> **The problem**: Which lines run from the line with "ctl_d.vcore_down = 1'b0;" through the line with "(start_rel_i || start_app_i)" in the entries below? Print them exactly, both ends included, and nothing more.

> **Input**:
[Start of section]

File: src/rtl/pcs_pkg.sv
// Shared types for the clamp release sequencer.
// Assumes three control bits in a fixed order: {vcore_down, early_clamp, clamp}.
package pcs_pkg;

    // Sequencer states: idle, the two waits of a release, the two waits of an apply.
    typedef enum logic [2:0] {
        ST_IDLE  = 3'd0,
        ST_REL_A = 3'd1,
        ST_REL_B = 3'd2,
        ST_APP_A = 3'd3,
        ST_APP_B = 3'd4
    } step_e;

    // The three isolation controls, 1 = isolated / unpowered.
    typedef struct packed {
        logic vcore_down;
        logic early_clamp;
        logic clamp;
    } iso_ctl_t;

    localparam iso_ctl_t CTL_SAFE = '{vcore_down: 1'b1, early_clamp: 1'b1, clamp: 1'b1};
    localparam iso_ctl_t CTL_LIVE = '{vcore_down: 1'b0, early_clamp: 1'b0, clamp: 1'b0};

endpackage

File: src/rtl/pcs_settle_timer.sv
// Down-counter for the settling wait between sequence steps.
// After load is seen at an edge, expired_o rises SETTLE_CYCLES-1 edges later.
// A step taken on expiry therefore lands SETTLE_CYCLES edges after the load.
// Assumes SETTLE_CYCLES >= 1.
module pcs_settle_timer #(
    parameter int SETTLE_CYCLES = 15000
) (
    input  logic clk,
    input  logic rst_n,
    input  logic load_i,
    output logic expired_o
);
    localparam int TMR_W = (SETTLE_CYCLES < 2) ? 1 : $clog2(SETTLE_CYCLES);
    localparam logic [TMR_W-1:0] LOAD_VAL = TMR_W'(SETTLE_CYCLES - 1);

    logic [TMR_W-1:0] remain_q;

    // Reload on request; otherwise count down and hold at zero.
    always_ff @(posedge clk) begin
        if (!rst_n) begin
            remain_q <= '0;
        end else if (load_i) begin
            remain_q <= LOAD_VAL;
        end else if (remain_q != '0) begin
            remain_q <= remain_q - 1'b1;
        end
    end

    // The wait is over once the count has reached zero.
    assign expired_o = (remain_q == '0);

endmodule

File: src/rtl/pcs_req_tracker.sv
// Holds pending requests and the client count, and decides the start of each sequence.
// A request is held one deep per kind and is taken only while the engine is idle.
// An enable is taken before a disable. Only a count change 0->1 or 1->0 starts a sequence.
// Assumes no more than MAX_CLIENTS active clients; the count holds at that limit.
module pcs_req_tracker #(
    parameter int MAX_CLIENTS = 8
) (
    input  logic clk,
    input  logic rst_n,
    input  logic en_req_i,
    input  logic dis_req_i,
    input  logic engine_idle_i,
    output logic start_rel_o,
    output logic start_app_o,
    output logic underflow_o
);
    localparam int CNT_W = $clog2(MAX_CLIENTS + 1);
    localparam logic [CNT_W-1:0] CNT_MAX = CNT_W'(MAX_CLIENTS);

    logic             pend_en_q;
    logic             pend_dis_q;
    logic [CNT_W-1:0] users_q;
    logic             uflow_q;
    logic             take_en;
    logic             take_dis;
    logic             cnt_zero;

    // Arbitration: the engine must be idle, and enable wins over disable.
    always_comb begin
        take_en  = engine_idle_i && pend_en_q;
        take_dis = engine_idle_i && pend_dis_q && !pend_en_q;
        cnt_zero = (users_q == '0);
    end

    // Hold requests, update the client count and raise the underflow pulse.
    always_ff @(posedge clk) begin
        if (!rst_n) begin
            pend_en_q  <= 1'b0;
            pend_dis_q <= 1'b0;
            users_q    <= '0;
            uflow_q    <= 1'b0;
        end else begin
            pend_en_q  <= en_req_i  || (pend_en_q  && !take_en);
            pend_dis_q <= dis_req_i || (pend_dis_q && !take_dis);
            uflow_q    <= take_dis && cnt_zero;
            if (take_en && users_q != CNT_MAX) begin
                users_q <= users_q + 1'b1;
            end else if (take_dis && !cnt_zero) begin
                users_q <= users_q - 1'b1;
            end
        end
    end

    // Start a sequence only when the count leaves or reaches zero.
    always_comb begin
        start_rel_o = take_en && cnt_zero;
        start_app_o = take_dis && (users_q == CNT_W'(1));
    end

    assign underflow_o = uflow_q;

    AST_UFLOW_AT_ZERO: assert property (@(posedge clk) disable iff (!rst_n)
        uflow_q |-> ($past(users_q) == '0 && $stable(users_q))) else $error("underflow with nonzero count");

    AST_ONE_START: assert property (@(posedge clk) disable iff (!rst_n)
        !(start_rel_o && start_app_o)) else $error("two starts at once");

endmodule

File: src/rtl/pcs_step_engine.sv
// Steps the three isolation bits through a release or an apply sequence.
// Release order: clamp, early clamp, core supply. Apply order is the reverse.
// One settling wait separates neighbouring steps.
// Assumes start requests arrive only while idle, and never both at once.
module pcs_step_engine
    import pcs_pkg::*;
(
    input  logic     clk,
    input  logic     rst_n,
    input  logic     start_rel_i,
    input  logic     start_app_i,
    input  logic     expired_i,
    output logic     load_o,
    output iso_ctl_t ctl_o,
    output logic     busy_o,
    output logic     idle_o
);
    step_e    state_q, state_d;
    iso_ctl_t ctl_q, ctl_d;

    // Next-state logic: take one step per start or per expired wait.
    always_comb begin
        state_d = state_q;
        ctl_d   = ctl_q;
        load_o  = 1'b0;
        unique case (state_q)
            ST_IDLE: begin
                if (start_rel_i) begin
                    ctl_d.clamp = 1'b0;
                    state_d     = ST_REL_A;
                    load_o      = 1'b1;
                end else if (start_app_i) begin
                    ctl_d.vcore_down = 1'b1;
                    state_d          = ST_APP_A;
                    load_o           = 1'b1;
                end
            end
            ST_REL_A: begin
                if (expired_i) begin
                    ctl_d.early_clamp = 1'b0;
                    state_d           = ST_REL_B;
                    load_o            = 1'b1;
                end
            end
            ST_REL_B: begin
                if (expired_i) begin
                    ctl_d.vcore_down = 1'b0;
                    state_d          = ST_IDLE;
                end
            end
            ST_APP_A: begin
                if (expired_i) begin
                    ctl_d.early_clamp = 1'b1;
                    state_d           = ST_APP_B;
                    load_o            = 1'b1;
                end
            end
            ST_APP_B: begin
                if (expired_i) begin
                    ctl_d.clamp = 1'b1;
                    state_d     = ST_IDLE;
                end
            end
            default: begin
                state_d = ST_IDLE;
                ctl_d   = CTL_SAFE;
            end
        endcase
    end

    // State and control registers; reset leaves the domain isolated.
    always_ff @(posedge clk) begin
        if (!rst_n) begin
            state_q <= ST_IDLE;
            ctl_q   <= CTL_SAFE;
        end else begin
            state_q <= state_d;
            ctl_q   <= ctl_d;
        end
    end

    // Status outputs decoded from the registered state.
    assign ctl_o  = ctl_q;
    assign busy_o = (state_q != ST_IDLE);
    assign idle_o = (state_q == ST_IDLE);

    AST_START_WHEN_IDLE: assert property (@(posedge clk) disable iff (!rst_n)
        (start_rel_i || start_app_i) |-> (state_q == ST_IDLE)) else $error("start while busy");

    AST_REL_ORDER_EARLY: assert property (@(posedge clk) disable iff (!rst_n)
        $fell(ctl_q.early_clamp) |-> !ctl_q.clamp && ctl_q.vcore_down) else $error("release order");

    AST_REL_ORDER_VCORE: assert property (@(posedge clk) disable iff (!rst_n)
        $fell(ctl_q.vcore_down) |-> !ctl_q.clamp && !ctl_q.early_clamp) else $error("release order");

    AST_APP_ORDER_EARLY: assert property (@(posedge clk) disable iff (!rst_n)
        $rose(ctl_q.early_clamp) |-> ctl_q.vcore_down && !ctl_q.clamp) else $error("apply order");

    AST_APP_ORDER_CLAMP: assert property (@(posedge clk) disable iff (!rst_n)
        $rose(ctl_q.clamp) |-> ctl_q.vcore_down && ctl_q.early_clamp) else $error("apply order");

    AST_ONE_BIT_PER_EDGE: assert property (@(posedge clk) disable iff (!rst_n)
        $countones(ctl_q ^ $past(ctl_q)) <= 1) else $error("several bits changed");

    AST_IDLE_SETTLED: assert property (@(posedge clk) disable iff (!rst_n)
        !busy_o |-> (ctl_q == CTL_SAFE || ctl_q == CTL_LIVE)) else $error("idle in mixed state");

endmodule

File: src/rtl/pwr_clamp_seq.sv
// Top level of the reference-counted clamp release sequencer.
// Connects the request tracker, the step engine and the settle timer.
// Assumes one-cycle request pulses, a synchronous active-low reset, and SETTLE_CYCLES >= 1.
module pwr_clamp_seq #(
    parameter int SETTLE_CYCLES = 15000,
    parameter int MAX_CLIENTS   = 8
) (
    input  logic clk,
    input  logic rst_n,
    input  logic en_req_i,
    input  logic dis_req_i,
    output logic vcore_down_o,
    output logic early_clamp_o,
    output logic clamp_o,
    output logic busy_o,
    output logic underflow_o
);
    import pcs_pkg::*;

    logic     start_rel;
    logic     start_app;
    logic     eng_idle;
    logic     tmr_load;
    logic     tmr_expired;
    iso_ctl_t ctl;

    pcs_req_tracker #(
        .MAX_CLIENTS (MAX_CLIENTS)
    ) u_tracker (
        .clk           (clk),
        .rst_n         (rst_n),
        .en_req_i      (en_req_i),
        .dis_req_i     (dis_req_i),
        .engine_idle_i (eng_idle),
        .start_rel_o   (start_rel),
        .start_app_o   (start_app),
        .underflow_o   (underflow_o)
    );

    pcs_step_engine u_engine (
        .clk         (clk),
        .rst_n       (rst_n),
        .start_rel_i (start_rel),
        .start_app_i (start_app),
        .expired_i   (tmr_expired),
        .load_o      (tmr_load),
        .ctl_o       (ctl),
        .busy_o      (busy_o),
        .idle_o      (eng_idle)
    );

    pcs_settle_timer #(
        .SETTLE_CYCLES (SETTLE_CYCLES)
    ) u_timer (
        .clk       (clk),
        .rst_n     (rst_n),
        .load_i    (tmr_load),
        .expired_o (tmr_expired)
    );

    // Split the control struct onto the output pins.
    assign vcore_down_o  = ctl.vcore_down;
    assign early_clamp_o = ctl.early_clamp;
    assign clamp_o       = ctl.clamp;

    AST_UFLOW_BITS_HELD: assert property (@(posedge clk) disable iff (!rst_n)
        underflow_o |-> $stable(ctl) && !busy_o) else $error("underflow moved bits");

endmodule

File: config.mk
export PLATFORM = sky130hd
export DESIGN_NAME = pwr_clamp_seq
export DESIGN_NICKNAME = d
export VERILOG_FILES = /design/src/rtl/pcs_pkg.sv /design/src/rtl/pcs_settle_timer.sv /design/src/rtl/pcs_req_tracker.sv /design/src/rtl/pcs_step_engine.sv /design/src/rtl/pwr_clamp_seq.sv
export SDC_FILE = /design/constraint.sdc
export NUM_CORES = 1
export LEC_CHECK = 0
export CORE_UTILIZATION = 60
export CTS_CLUSTER_SIZE = 28
export DETAILED_ROUTE_END_ITERATION = 10
export DONT_BUFFER_PORTS = 1
export HOLD_SLACK_MARGIN = 0.1
export PLACE_DENSITY_LB_ADDON = 0.08
export SLEW_MARGIN = 20
export SYNTH_ARGS = -nofsm -noshare
export SYNTH_HDL_FRONTEND = slang
export SYNTH_HIERARCHICAL = 1
export SYNTH_SLANG_ARGS = --single-unit
File: constraint.sdc
create_clock -name clk -period 2.8 [get_ports clk]
set_clock_uncertainty 0.15 [all_clocks]
set_input_delay 0.56 -clock clk [delete_from_list [all_inputs] [get_ports clk]]
set_output_delay 0.56 -clock clk [all_outputs]
set_load 0.02 [all_outputs]
==> flow_summary_export.csv, run 1 <==
group,metric,value,unit
placed_design,place.gp.congestion,0.8261,
global_route,grt_pass1_wl,5037,µm
routing,viasPerCell,6.232,
timing,fmaxAchievable,391.7,MHz
synthesis,syn_inst,170,
job,cap_violations,0,
clock_tree,cts-buffers-inserted,3,
synthesis,synth.area.top_cells,"dfxtp_1, ha_1, a21oi_1",
clock_tree,clk_latency,320,ps
placed_design,portBuffers,0,
synthesis,synthArstFlopShare,0,
timing,fin_setup_tns,0,ps
synthesis,syn_area,1501,µm²
power,p_leak,0.0005893,µW
critical_path,reg2reg_to,"u_timer/remain_q[3]",
die,die_h,52.03,µm
die,initial_core_util,0.6597,
timing,maxSlewHeadroom,0.6727,
routing,drt_pass1_iterations,4,
power,vdd_drop_max,0.7113,mV
synthesis,synthTopCellsByCount,"dfxtp_1, nand2_1, a21oi_1",
routing,drc,0,
timing,finalSetupViolations,0,
timing,whs,154.6,ps
synthesis,ys_warn_count,6,
final_layout,finalNetCount,180,
synthesis,yosys.area.top_type,"dfxtp_1",
timing,post-route-period-util,0.9117,
hold_path,worstHoldPathType,"input pin to flip-flop",
clock_tree,clockBufferDepth,2,
critical_path,r2r_cells,9,
critical_path,critPathRequiredTime,2870,ps
clock_tree,path_clk_slew,140,ps
global_route,grt_pass1_vias,1227,
routing,drt_wl_total,2929,µm
timing,final-hold-violation-count,0,
hold_path,worstHoldEndpoint,"u_engine/ctl_o[1]",
synthesis,yosysMostFrequentCell,"dfxtp_1",
die,num_io_pins,9,
synthesis,yosysTopAreaCellShare,0.3600,
outcome,status,"finished, final reports clean",
clock_tree,clk_root_buffer_cell,"clkbuf_4",
clock_tree,cts_resized,0,
global_route,grt-ovfl-total,0,
die,fp-row-count,17,
final_layout,finalNonFillerCells,198,
die,die_x,52.03,µm
final_layout,final_cell_area,1539,µm²
placed_design,dpl.hpwl,2102,µm
routing,wl_per_cell,14.79,µm
synthesis,yosys_register_bits,27,
synthesis,synth_edf_count,0,
final_layout,area_growth,2.500,%
critical_path,r2r_start,"u_engine/state_q[2]",
timing,final_max_slew_viol_count,0,
critical_path,start_kind,"flip-flop",
global_route,gr-usage-all-layers,0.2505,
routing,drtIter0Drc,44,
critical_path,cp_data_arrival_time,2620,ps
final_layout,drive_gt1_frac,0.08235,
timing,rsz0062_at_grt,"false",
placed_design,dp.cells,194,
synthesis,synth_ff_type,"dfxtp_1",
synthesis,synth_area_per_cell,8.832,µm²
placed_design,place_area,1511,µm²
hold_path,min_from,"rst_n",
timing,post-route-worst-setup-slack,247.3,ps
global_route,antenna_found_initial,0,
power,power_density,1163,nW/µm²
final_layout,num-fill-cells,183,
hold_path,min_path_cells,1,
die,core_area,2276,µm²
clock_tree,cts_setup_buffers,0,
placed_design,dp_slack,290.8,ps
clock_tree,cts.sinks,27,
synthesis,ys_types,49,
final_layout,diodes,0,
critical_path,crit_type,"flip-flop to flip-flop",
clock_tree,htree_num_levels,1,
global_route,grt_max_degree,26,
critical_path,crit_path_end_kind,"flip-flop",
routing,num_vias,1234,
timing,worst_pin_slew,489.2,ps
critical_path,cp_max_fo,12,
synthesis,syn_nets,179,
clock_tree,cts_hold_buffers,0,
synthesis,ys_seq_area_frac,0.3600,
routing,ant_nets,0,
die,die-area,2707,µm²
critical_path,r2r_slack,250,ps
timing,period_needed,2553,ps
clock_tree,cts_tree,"yes",
[metal layers]
layer	track usage	wire [µm]
met5	0	0
met4	0.1351	35
met3	0.02632	97
met2	0.4509	1482
met1	0.2847	1314
[per-stage QoR]
| stage | utilization | power (µW) |
|---|---|---|
| finish | 0.6762 | 1789 |
| global route | 0.6762 | 1943 |
| CTS | 0.6762 | 1796 |
| detailed placement | 0.6641 | 1624 |
| global placement | 0.6641 | 1576 |
| floorplan | - | 1430 |
[final cells by class]
cell class                 count  area [µm²]  share of cell area
clock buffer                   3       22.52             0.01463
clock inverter                 1       5.005            0.003252
inverter                       9       33.78             0.02195
multi-input combinational    128       887.1              0.5764
sequential                    27       540.5              0.3512
tap                           28       35.03             0.02276
timing repair buffer           2       15.01            0.009756
[sequential cells by signal, indices dropped and copies added (netlist names)]
register               flops
u_timer/remain_q          14
u_engine/ctl_o             3
u_engine/state_q           3
u_tracker/pend_en_q        1
u_tracker/underflow_o      1
u_tracker/users_q          4
u_tracker/pend_dis_q       1
[worst max path at each step]
| stage | from | endpoint | slack [ps] | cells after the start |
|---|---|---|---|---|
| finish | u_engine/state_q[2] | u_timer/remain_q[3] | 250 | 9 |
| global route | u_engine/state_q[0] | u_timer/remain_q[3] | 40 | 9 |
| CTS | u_engine/state_q[0] | u_timer/remain_q[3] | 260 | 9 |
| detailed placement | u_engine/state_q[2] | u_timer/remain_q[3] | 290 | 9 |
| global placement | u_engine/state_q[2] | u_timer/remain_q[3] | 380 | 9 |
| floorplan | u_engine/state_q[2] | u_timer/remain_q[11] | 340 | 11 |
[kinds of logic (layout without fill, tap and decap cells)]
family,Yosys count,count (layout),synth area share
adders and majority gates,5,5,0.04167
xor gates and xnor gates,2,2,0.01167
muxes,4,4,0.02667
AOI/OAI and AO/OA,41,41,0.1900
and+or+nand+nor,76,76,0.3208
DFF,27,27,0.3600
buffers and inverters,15,15,0.04917
[worst max-delay path, stage by stage (launching register included)]
cell	delay, ps
dfxtp_1	430
or3_1	520
inv_1	160
and3b_1	210
and3_1	190
o21ai_0	120
a21oi_1	180
buf_4	200
nand2b_1	230
a21oi_1	70
[power by group]
part / switching [µW] / internal, µW
combinational: 499 / 411
sequential: 196 / 517
clock: 114 / 53.5
[cells in the final DEF, fill, tap and decap left out, drive strengths merged, types with 4 or more instances in the layout]
cell type and instances:
a21oi 10, dfxtp 27, ha 5, inv 9, mux2i 4, nand2 12, nand2b 6, nand3 4
nand4 5, nor2 9, nor2b 6, nor3 7, nor3b 4, nor4 5, o21a 5, o21ai 8
or3 5, or3b 4
Power figures use the tool's default switching activity.
==> run 2, diff against run 1 <==
--- a/config.mk
+++ b/config.mk
@@ -6,6 +6,7 @@
 export NUM_CORES = 1
 export LEC_CHECK = 0
 export CORE_UTILIZATION = 60
+export CTS_BUF_LIST = sky130_fd_sc_hd__clkbuf_8
 export CTS_CLUSTER_SIZE = 28
 export DETAILED_ROUTE_END_ITERATION = 10
 export DONT_BUFFER_PORTS = 1
==> flow_summary_export.csv, run 2 (same netlist as run 1, synthesis figures left out) <==
group,metric,value,unit
clock_tree,htree_num_levels,1,
timing,final_max_slew_viol_count,0,
critical_path,crit_type,"flip-flop to flip-flop",
final_layout,layout_commonest_cell,"dfxtp_1",
power,total_power,1844,µW
clock_tree,cts_resized,0,
clock_tree,path_clk_slew,90,ps
final_layout,multiInputGateArea,887.1,µm²
routing,drtIter0Drc,48,
timing,fmaxAchievable,393.3,MHz
critical_path,cp_slowest_cell,"or3_1",
placed_design,place.gp.congestion,0.8261,
final_layout,regMostFlops,"u_timer/remain_q",
final_layout,post-route-util,0.6844,
critical_path,crit_chain,"or3_1 > inv_1 > and3b_1 > and3_1 > o21ai_0 > a21oi_1 > buf_4 > nand2b_1 > a21oi_1",
final_layout,reg.largest.list,"u_timer/remain_q (14), u_tracker/users_q (4)",
final_layout,finalNetCount,180,
global_route,grt_pass1_vias,1227,
clock_tree,cts-buffers-inserted,3,
routing,num_vias,1231,
timing,rsz0062_at_grt,"false",
power,combPwrFrac,0.495,
hold_path,worstHoldPathType,"input pin to flip-flop",
clock_tree,clockBufferDepth,2,
global_route,gr-usage-all-layers,0.2505,
critical_path,cp_common_cell,"a21oi_1",
critical_path,start_kind,"flip-flop",
placed_design,portBuffers,0,
placed_design,place_area,1511,µm²
critical_path,crit_buf_inv,2,
power,power.switching,816.1,µW
final_layout,largest_register_ff_count,14,
die,die_x,52.03,µm
die,core_area,2276,µm²
global_route,grt_pass1_wl,5037,µm
routing,wl_per_cell,14.81,µm
timing,finalSetupViolations,0,
clock_tree,cts_setup_buffers,0,
global_route,antenna_found_initial,0,
final_layout,drive_gt1_frac,0.08235,
clock_tree,cts_tree,"yes",
final_layout,final_cell_mix,"dfxtp_1, nand2_1, a21oi_1",
timing,worst_pin_slew,470.5,ps
critical_path,cp_max_fo,12,
timing,period_needed,2543,ps
final_layout,diodes,0,
placed_design,dpl.hpwl,2102,µm
critical_path,cp_data_arrival_time,2540,ps
routing,drt_wl_total,2933,µm
die,initial_core_util,0.6597,
critical_path,cpLargestDelayFamily,"simple AND/OR/NAND/NOR gates",
critical_path,crit_path_end_kind,"flip-flop",
global_route,grt_max_degree,26,
die,die-area,2707,µm²
routing,ant_nets,0,
critical_path,crit_path_max_incr_delay,520,ps
final_layout,area_growth,3.750,%
power,power.internal,1028,µW
routing,viasPerCell,6.217,
routing,drt_pass1_iterations,4,
critical_path,critPathRequiredTime,2800,ps
clock_tree,clk_latency,270,ps
outcome,status,"finished, final reports clean",
final_layout,final_cell_area,1558,µm²
power,p_leak,0.0005970,µW
final_layout,num-fill-cells,180,
power,seq_power_share,0.387,
global_route,grt-ovfl-total,0,
clock_tree,cts_hold_buffers,0,
timing,post-route-period-util,0.9082,
final_layout,regArea,540.5,µm²
die,die_h,52.03,µm
timing,final-hold-violation-count,0,
power,switching_share,0.4427,
die,fp-row-count,17,
timing,fin_setup_tns,0,ps
timing,maxSlewHeadroom,0.6852,
power,power_density,1184,nW/µm²
job,cap_violations,0,
clock_tree,cts.sinks,27,
power,vdd_drop_max,0.7599,mV
power,clockPowerShare,0.118,
die,num_io_pins,9,
routing,drc,0,
clock_tree,clk_root_buffer_cell,"clkbuf_8",
run 2: cell counts in the layout (fill, tap and decap cells not counted):
No cell type changed its count.
run 2: cell type report:
| cell class | instances | share of cell area |
|---|---|---|
| inverters | 9 | 0.02169 |
| flip-flops and latches | 27 | 0.3470 |
| repair buffers | 2 | 0.009639 |
| multi-input cells | 128 | 0.5695 |
| clock inverters | 1 | 0.003213 |
| well taps | 28 | 0.02249 |
| clock buffers | 3 | 0.02651 |
run 2: worst paths after layout:
| check | startpoint | endpoint | slack, ps | cells after the start |
|---|---|---|---|---|
| worst max-delay path | u_engine/state_q[2] | u_timer/remain_q[3] | 260 | 9 |
| worst min-delay path | rst_n | u_engine/ctl_o[1] | 210 | 1 |
| worst max register to register | u_engine/state_q[2] | u_timer/remain_q[3] | 260 | 9 |
| worst min register to register | u_timer/remain_q[8] | u_timer/remain_q[8] | 370 | 2 |
run 2: power by group through the flow:
stage	Combinational, µW	Sequential, µW	Clock, µW
final	913	714	218
after global routing	1020	736	239
after CTS	911	710	227
after detailed placement	906	718	0
after global placement	869	707	0
after floorplan	762	668	0
run 2: layer usage:
| layer | up-vias | wire (µm) | track usage |
|---|---|---|---|
| met5 | - | 0 | 0 |
| met3 | 4 | 96 | 0.02924 |
| met4 | 0 | 34 | 0.1396 |
| met2 | 26 | 1506 | 0.4487 |
| met1 | 571 | 1295 | 0.2829 |
| li1 | 630 | - | - |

[End of section]

> **Answer section**:
                    ctl_d.vcore_down = 1'b0;
                    state_d          = ST_IDLE;
                end
            end
            ST_APP_A: begin
                if (expired_i) begin
                    ctl_d.early_clamp = 1'b1;
                    state_d           = ST_APP_B;
                    load_o            = 1'b1;
                end
            end
            ST_APP_B: begin
                if (expired_i) begin
                    ctl_d.clamp = 1'b1;
                    state_d     = ST_IDLE;
                end
            end
            default: begin
                state_d = ST_IDLE;
                ctl_d   = CTL_SAFE;
            end
        endcase
    end

    // State and control registers; reset leaves the domain isolated.
    always_ff @(posedge clk) begin
        if (!rst_n) begin
            state_q <= ST_IDLE;
            ctl_q   <= CTL_SAFE;
        end else begin
            state_q <= state_d;
            ctl_q   <= ctl_d;
        end
    end

    // Status outputs decoded from the registered state.
    assign ctl_o  = ctl_q;
    assign busy_o = (state_q != ST_IDLE);
    assign idle_o = (state_q == ST_IDLE);

    AST_START_WHEN_IDLE: assert property (@(posedge clk) disable iff (!rst_n)
        (start_rel_i || start_app_i) |-> (state_q == ST_IDLE)) else $error("start while busy");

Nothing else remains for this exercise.